Every line below that has "found" in it should be copied.

(Saved entries)
=== Section Start ===

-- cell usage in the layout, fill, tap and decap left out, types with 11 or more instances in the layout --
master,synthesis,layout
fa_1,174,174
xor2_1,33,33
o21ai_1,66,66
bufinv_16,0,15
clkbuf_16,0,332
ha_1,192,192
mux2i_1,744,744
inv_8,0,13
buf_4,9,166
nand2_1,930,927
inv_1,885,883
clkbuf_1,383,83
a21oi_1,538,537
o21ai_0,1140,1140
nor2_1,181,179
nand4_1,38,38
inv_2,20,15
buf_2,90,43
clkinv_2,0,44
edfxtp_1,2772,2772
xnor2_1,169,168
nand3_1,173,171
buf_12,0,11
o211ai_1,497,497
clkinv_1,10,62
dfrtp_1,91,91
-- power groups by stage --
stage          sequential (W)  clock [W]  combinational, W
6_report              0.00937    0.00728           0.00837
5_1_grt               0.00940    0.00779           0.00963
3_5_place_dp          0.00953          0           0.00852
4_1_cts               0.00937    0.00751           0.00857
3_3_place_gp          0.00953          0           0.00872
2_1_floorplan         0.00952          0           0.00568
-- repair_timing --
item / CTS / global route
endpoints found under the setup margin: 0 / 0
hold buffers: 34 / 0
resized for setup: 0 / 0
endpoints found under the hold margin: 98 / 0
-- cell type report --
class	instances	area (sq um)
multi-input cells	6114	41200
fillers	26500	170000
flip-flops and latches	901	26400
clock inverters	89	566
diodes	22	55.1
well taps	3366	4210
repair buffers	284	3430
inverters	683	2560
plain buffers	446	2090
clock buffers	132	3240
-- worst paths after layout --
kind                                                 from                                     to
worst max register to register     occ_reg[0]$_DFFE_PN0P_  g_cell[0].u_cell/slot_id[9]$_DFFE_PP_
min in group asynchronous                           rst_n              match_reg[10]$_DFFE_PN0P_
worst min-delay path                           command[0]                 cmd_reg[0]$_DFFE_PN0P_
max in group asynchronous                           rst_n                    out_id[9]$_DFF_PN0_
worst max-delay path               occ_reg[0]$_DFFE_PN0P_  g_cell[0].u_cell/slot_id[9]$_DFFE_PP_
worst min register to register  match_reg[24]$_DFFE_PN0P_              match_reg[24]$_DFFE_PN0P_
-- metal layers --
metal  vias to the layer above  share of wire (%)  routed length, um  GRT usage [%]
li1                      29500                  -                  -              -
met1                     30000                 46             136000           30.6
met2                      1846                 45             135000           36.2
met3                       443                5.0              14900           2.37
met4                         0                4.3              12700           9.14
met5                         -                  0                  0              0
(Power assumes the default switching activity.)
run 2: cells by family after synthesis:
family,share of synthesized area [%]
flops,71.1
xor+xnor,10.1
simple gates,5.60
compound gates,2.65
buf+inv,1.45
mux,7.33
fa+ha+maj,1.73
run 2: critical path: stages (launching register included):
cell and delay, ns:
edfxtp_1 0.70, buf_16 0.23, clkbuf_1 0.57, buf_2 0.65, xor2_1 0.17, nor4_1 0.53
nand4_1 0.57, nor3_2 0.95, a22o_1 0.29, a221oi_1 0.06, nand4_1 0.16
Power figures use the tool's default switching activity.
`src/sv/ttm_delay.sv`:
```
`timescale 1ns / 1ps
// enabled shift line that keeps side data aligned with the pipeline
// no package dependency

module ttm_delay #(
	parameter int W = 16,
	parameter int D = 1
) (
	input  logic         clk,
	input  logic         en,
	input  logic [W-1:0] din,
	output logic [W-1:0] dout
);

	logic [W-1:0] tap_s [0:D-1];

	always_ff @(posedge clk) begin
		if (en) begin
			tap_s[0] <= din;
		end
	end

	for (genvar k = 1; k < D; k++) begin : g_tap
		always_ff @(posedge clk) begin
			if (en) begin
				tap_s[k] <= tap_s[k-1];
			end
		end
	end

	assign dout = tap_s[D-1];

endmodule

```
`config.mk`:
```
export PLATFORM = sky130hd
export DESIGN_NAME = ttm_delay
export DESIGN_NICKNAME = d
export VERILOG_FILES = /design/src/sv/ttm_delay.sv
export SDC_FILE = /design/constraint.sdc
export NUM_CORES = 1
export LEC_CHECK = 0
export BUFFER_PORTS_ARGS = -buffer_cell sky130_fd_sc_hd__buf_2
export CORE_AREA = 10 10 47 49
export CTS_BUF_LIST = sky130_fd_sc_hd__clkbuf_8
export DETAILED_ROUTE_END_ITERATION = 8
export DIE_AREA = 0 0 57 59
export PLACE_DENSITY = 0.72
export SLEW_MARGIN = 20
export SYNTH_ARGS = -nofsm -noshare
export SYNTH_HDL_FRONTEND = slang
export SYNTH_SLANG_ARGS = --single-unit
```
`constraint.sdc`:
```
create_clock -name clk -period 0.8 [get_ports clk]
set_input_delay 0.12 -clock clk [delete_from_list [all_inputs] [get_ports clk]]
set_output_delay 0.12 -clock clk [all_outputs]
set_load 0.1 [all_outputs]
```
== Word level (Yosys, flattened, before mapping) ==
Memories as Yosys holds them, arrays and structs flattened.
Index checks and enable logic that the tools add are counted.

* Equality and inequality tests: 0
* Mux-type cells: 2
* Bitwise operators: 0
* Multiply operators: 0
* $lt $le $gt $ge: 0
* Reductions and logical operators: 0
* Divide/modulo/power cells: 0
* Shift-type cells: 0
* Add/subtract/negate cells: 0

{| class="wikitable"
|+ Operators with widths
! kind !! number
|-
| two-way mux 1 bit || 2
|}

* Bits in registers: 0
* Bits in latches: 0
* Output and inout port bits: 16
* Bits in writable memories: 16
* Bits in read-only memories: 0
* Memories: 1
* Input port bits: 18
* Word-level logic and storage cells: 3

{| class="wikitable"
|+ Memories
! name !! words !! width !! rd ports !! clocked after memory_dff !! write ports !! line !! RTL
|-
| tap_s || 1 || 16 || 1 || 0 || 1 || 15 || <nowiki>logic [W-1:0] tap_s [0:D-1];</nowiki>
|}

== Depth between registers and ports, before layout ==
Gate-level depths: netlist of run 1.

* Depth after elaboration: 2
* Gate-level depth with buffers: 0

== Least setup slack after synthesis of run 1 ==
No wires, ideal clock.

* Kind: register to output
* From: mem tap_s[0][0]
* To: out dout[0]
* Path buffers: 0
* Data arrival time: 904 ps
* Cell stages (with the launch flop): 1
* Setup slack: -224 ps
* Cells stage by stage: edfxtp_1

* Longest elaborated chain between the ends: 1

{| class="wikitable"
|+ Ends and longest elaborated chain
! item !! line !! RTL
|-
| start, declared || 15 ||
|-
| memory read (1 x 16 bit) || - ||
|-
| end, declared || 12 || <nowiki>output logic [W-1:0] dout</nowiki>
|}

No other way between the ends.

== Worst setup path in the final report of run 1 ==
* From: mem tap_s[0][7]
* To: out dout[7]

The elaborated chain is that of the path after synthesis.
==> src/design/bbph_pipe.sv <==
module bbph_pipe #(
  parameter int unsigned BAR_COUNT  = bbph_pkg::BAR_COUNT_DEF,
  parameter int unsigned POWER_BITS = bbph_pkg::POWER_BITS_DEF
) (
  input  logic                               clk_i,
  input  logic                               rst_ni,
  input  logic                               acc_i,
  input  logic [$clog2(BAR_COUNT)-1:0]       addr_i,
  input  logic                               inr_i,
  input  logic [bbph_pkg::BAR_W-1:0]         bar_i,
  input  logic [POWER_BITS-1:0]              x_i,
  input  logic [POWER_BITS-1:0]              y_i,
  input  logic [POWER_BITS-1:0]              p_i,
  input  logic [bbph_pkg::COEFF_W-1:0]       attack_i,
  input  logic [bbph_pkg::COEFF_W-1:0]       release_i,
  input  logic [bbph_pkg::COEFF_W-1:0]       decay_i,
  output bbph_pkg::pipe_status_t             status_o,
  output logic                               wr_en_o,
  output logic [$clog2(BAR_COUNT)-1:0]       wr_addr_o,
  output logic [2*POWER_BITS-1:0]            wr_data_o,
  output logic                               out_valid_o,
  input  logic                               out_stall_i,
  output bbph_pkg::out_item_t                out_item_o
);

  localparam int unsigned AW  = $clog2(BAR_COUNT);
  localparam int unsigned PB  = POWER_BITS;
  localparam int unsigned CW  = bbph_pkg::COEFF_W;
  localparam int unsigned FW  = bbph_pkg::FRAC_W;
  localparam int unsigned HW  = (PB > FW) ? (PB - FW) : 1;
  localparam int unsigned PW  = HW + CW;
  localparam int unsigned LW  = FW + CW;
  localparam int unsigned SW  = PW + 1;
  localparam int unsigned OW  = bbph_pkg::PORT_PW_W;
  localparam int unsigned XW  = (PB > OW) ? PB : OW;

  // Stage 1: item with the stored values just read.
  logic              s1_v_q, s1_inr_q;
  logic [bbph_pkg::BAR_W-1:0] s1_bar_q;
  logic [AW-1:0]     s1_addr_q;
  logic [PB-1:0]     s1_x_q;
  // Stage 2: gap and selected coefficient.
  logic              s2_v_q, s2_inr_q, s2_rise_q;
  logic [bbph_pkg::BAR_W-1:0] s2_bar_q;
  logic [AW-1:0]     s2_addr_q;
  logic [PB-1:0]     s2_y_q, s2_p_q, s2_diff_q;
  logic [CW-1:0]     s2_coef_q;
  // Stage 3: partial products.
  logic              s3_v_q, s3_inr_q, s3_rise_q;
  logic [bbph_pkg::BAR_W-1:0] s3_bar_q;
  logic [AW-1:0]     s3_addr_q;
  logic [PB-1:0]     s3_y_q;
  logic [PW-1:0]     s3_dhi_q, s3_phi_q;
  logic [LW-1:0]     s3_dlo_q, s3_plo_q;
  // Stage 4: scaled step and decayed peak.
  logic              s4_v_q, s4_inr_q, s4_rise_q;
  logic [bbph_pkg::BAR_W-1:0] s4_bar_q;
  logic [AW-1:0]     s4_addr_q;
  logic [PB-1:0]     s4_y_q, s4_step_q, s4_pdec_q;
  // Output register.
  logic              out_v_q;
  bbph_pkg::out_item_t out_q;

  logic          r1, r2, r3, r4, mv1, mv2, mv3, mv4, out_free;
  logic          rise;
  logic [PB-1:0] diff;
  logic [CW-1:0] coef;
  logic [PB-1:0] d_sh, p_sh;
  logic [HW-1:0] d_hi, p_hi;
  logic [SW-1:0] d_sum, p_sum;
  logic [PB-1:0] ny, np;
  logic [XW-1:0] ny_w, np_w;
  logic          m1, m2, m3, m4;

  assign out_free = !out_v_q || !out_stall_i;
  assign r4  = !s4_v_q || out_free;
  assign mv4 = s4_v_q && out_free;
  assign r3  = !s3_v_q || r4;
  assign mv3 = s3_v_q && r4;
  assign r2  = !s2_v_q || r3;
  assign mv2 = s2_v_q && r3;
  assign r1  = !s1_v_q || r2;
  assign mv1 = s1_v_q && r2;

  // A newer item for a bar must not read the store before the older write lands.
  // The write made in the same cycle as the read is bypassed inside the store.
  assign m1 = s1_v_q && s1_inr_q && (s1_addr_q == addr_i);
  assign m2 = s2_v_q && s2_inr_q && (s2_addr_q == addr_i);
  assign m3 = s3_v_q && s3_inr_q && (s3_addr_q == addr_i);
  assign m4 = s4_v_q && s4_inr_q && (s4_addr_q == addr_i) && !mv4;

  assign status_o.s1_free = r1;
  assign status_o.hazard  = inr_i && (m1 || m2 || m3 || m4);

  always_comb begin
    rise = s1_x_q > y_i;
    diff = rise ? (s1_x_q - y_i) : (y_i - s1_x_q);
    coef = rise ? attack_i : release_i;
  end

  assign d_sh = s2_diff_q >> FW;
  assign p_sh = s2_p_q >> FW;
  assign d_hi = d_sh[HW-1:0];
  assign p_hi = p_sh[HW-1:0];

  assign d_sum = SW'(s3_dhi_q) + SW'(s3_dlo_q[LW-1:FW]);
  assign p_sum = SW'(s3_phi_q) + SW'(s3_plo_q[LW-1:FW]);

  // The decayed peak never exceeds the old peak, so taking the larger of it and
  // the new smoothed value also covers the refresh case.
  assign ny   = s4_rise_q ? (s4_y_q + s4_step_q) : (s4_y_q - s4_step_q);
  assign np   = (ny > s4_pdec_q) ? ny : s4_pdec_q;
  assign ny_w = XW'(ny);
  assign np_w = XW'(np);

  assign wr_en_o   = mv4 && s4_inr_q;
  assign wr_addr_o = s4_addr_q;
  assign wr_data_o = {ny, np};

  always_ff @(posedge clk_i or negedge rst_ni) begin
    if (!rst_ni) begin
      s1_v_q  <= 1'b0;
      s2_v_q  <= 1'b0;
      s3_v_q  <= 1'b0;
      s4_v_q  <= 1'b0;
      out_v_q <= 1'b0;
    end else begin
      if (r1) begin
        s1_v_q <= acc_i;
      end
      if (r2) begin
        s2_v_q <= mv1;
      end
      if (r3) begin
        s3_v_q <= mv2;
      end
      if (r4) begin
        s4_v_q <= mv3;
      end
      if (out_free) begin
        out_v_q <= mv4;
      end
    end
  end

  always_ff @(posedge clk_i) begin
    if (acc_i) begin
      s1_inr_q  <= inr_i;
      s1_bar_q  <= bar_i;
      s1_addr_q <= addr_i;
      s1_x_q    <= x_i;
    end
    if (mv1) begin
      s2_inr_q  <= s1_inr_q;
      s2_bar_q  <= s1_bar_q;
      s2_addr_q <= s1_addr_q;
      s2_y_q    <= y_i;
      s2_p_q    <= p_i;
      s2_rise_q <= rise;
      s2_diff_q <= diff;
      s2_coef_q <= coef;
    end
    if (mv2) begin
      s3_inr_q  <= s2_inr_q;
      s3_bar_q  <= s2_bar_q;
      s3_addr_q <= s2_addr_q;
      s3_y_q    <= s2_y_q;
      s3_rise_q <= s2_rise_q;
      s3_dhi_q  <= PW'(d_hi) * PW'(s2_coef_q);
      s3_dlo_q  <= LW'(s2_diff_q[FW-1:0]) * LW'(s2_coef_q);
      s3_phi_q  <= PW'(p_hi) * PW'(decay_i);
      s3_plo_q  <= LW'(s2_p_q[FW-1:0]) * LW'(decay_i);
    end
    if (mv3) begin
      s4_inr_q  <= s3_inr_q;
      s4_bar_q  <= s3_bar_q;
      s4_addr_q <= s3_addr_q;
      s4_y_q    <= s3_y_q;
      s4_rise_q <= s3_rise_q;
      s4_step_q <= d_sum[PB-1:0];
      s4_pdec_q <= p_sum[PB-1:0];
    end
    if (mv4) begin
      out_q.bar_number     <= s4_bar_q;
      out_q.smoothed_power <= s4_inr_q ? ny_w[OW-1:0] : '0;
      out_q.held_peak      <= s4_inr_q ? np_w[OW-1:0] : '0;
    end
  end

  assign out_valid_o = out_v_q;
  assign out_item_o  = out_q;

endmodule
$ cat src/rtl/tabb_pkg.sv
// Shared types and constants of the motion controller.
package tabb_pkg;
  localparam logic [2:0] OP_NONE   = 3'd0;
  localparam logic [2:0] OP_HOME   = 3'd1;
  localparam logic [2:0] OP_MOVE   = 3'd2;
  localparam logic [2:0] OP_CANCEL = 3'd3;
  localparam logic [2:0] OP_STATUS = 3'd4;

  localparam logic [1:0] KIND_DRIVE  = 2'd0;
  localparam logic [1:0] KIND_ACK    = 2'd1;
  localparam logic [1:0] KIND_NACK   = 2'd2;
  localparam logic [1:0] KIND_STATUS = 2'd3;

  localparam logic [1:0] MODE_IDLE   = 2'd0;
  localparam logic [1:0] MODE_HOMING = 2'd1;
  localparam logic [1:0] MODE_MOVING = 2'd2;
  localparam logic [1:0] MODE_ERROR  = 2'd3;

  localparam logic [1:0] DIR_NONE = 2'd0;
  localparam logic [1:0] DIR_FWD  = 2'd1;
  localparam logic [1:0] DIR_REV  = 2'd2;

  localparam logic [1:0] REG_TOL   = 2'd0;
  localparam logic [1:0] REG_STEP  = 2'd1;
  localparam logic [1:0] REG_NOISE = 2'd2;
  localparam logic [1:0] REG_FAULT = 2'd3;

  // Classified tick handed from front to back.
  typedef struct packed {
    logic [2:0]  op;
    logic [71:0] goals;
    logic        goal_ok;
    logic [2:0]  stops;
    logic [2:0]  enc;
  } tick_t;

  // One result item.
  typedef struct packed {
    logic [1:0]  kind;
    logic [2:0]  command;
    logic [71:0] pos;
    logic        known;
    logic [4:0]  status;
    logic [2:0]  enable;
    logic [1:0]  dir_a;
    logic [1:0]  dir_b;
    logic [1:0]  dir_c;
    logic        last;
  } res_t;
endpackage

=== Section End ===

§ **Output below**:
endpoints found under the setup margin: 0 / 0
endpoints found under the hold margin: 98 / 0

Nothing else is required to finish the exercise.